**Dataset:**
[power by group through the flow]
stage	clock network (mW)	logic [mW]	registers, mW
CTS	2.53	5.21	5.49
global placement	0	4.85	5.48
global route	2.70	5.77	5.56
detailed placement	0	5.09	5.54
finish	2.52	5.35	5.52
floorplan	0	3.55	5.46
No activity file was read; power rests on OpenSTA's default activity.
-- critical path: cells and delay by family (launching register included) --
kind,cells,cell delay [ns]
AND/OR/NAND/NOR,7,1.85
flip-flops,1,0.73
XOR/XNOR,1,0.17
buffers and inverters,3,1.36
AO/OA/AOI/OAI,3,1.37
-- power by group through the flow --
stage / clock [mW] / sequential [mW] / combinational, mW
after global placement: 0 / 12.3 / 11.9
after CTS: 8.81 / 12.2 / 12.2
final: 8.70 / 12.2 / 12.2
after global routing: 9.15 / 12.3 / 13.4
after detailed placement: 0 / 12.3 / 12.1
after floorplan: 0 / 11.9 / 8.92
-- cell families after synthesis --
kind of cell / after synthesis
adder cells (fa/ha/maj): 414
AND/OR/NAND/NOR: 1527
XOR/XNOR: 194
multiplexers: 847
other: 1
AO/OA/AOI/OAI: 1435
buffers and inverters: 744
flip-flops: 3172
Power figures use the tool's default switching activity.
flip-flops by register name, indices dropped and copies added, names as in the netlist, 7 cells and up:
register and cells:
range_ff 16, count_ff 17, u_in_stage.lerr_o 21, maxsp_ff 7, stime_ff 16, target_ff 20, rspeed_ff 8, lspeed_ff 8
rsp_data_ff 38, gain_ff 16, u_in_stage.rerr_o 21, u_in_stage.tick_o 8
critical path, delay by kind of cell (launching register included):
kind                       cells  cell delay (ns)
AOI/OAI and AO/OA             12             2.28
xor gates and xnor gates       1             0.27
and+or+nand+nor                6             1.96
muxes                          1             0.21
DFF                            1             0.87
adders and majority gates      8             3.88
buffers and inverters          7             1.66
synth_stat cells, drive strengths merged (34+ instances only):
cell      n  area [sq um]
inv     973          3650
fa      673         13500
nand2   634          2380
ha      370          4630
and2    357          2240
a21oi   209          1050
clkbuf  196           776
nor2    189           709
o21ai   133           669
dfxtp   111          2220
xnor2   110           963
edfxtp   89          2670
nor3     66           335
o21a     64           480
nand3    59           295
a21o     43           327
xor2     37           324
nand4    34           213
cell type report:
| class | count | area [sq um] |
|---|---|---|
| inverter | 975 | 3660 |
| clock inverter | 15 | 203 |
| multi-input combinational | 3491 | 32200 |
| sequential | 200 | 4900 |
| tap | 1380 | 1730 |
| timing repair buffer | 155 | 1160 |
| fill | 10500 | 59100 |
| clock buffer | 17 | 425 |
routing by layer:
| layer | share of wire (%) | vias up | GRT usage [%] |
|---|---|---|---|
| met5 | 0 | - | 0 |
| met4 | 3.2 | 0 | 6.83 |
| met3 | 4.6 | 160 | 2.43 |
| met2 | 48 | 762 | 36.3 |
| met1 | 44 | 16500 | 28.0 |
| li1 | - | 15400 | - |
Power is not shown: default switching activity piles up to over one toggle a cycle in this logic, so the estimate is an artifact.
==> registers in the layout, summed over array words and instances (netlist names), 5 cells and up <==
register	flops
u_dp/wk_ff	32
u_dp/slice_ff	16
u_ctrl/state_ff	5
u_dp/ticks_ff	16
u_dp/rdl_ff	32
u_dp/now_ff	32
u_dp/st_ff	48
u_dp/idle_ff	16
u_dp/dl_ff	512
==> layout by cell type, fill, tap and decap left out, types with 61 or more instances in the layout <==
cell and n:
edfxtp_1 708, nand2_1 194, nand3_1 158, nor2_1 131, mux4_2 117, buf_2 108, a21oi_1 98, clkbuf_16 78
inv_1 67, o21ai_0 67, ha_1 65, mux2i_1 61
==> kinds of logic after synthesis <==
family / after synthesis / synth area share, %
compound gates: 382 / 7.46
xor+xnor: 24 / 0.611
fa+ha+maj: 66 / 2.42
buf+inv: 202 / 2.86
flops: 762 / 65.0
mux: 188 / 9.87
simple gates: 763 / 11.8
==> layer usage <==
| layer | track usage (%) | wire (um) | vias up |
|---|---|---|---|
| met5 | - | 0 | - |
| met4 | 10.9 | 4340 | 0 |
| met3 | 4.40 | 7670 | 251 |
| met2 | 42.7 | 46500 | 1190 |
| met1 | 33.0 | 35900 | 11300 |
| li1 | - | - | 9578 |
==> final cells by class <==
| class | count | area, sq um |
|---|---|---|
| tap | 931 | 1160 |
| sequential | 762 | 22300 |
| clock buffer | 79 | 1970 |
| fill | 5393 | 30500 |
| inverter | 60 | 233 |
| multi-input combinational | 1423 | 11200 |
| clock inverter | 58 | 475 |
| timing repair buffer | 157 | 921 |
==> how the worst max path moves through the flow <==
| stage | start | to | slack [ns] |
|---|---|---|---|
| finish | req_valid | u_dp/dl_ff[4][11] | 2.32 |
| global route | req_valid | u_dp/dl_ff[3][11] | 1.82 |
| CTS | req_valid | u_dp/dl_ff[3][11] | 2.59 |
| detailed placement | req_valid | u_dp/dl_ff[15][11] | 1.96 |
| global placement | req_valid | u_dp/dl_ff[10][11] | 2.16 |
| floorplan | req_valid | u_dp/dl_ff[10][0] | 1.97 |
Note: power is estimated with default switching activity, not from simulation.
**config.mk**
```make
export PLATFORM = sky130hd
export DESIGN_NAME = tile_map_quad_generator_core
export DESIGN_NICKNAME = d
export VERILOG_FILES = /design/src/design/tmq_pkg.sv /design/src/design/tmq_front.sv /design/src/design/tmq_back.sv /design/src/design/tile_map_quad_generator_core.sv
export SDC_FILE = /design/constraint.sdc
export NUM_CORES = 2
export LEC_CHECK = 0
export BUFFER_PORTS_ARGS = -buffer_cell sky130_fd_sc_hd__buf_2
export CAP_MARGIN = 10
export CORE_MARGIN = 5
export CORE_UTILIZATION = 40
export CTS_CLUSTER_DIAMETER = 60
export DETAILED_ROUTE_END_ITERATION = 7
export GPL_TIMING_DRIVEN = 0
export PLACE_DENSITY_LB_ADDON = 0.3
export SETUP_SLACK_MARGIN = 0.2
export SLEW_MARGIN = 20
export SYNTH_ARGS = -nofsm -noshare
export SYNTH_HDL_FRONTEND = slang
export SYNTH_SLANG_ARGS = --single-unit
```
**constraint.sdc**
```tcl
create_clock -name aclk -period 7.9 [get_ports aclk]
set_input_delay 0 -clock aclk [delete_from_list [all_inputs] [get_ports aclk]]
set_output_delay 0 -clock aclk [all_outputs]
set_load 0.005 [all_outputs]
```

**Exercise brief:**
Each line in the listing above that contains "gates" should be copied.

**Response:**
xor gates and xnor gates       1             0.27
adders and majority gates      8             3.88
compound gates: 382 / 7.46
simple gates: 763 / 11.8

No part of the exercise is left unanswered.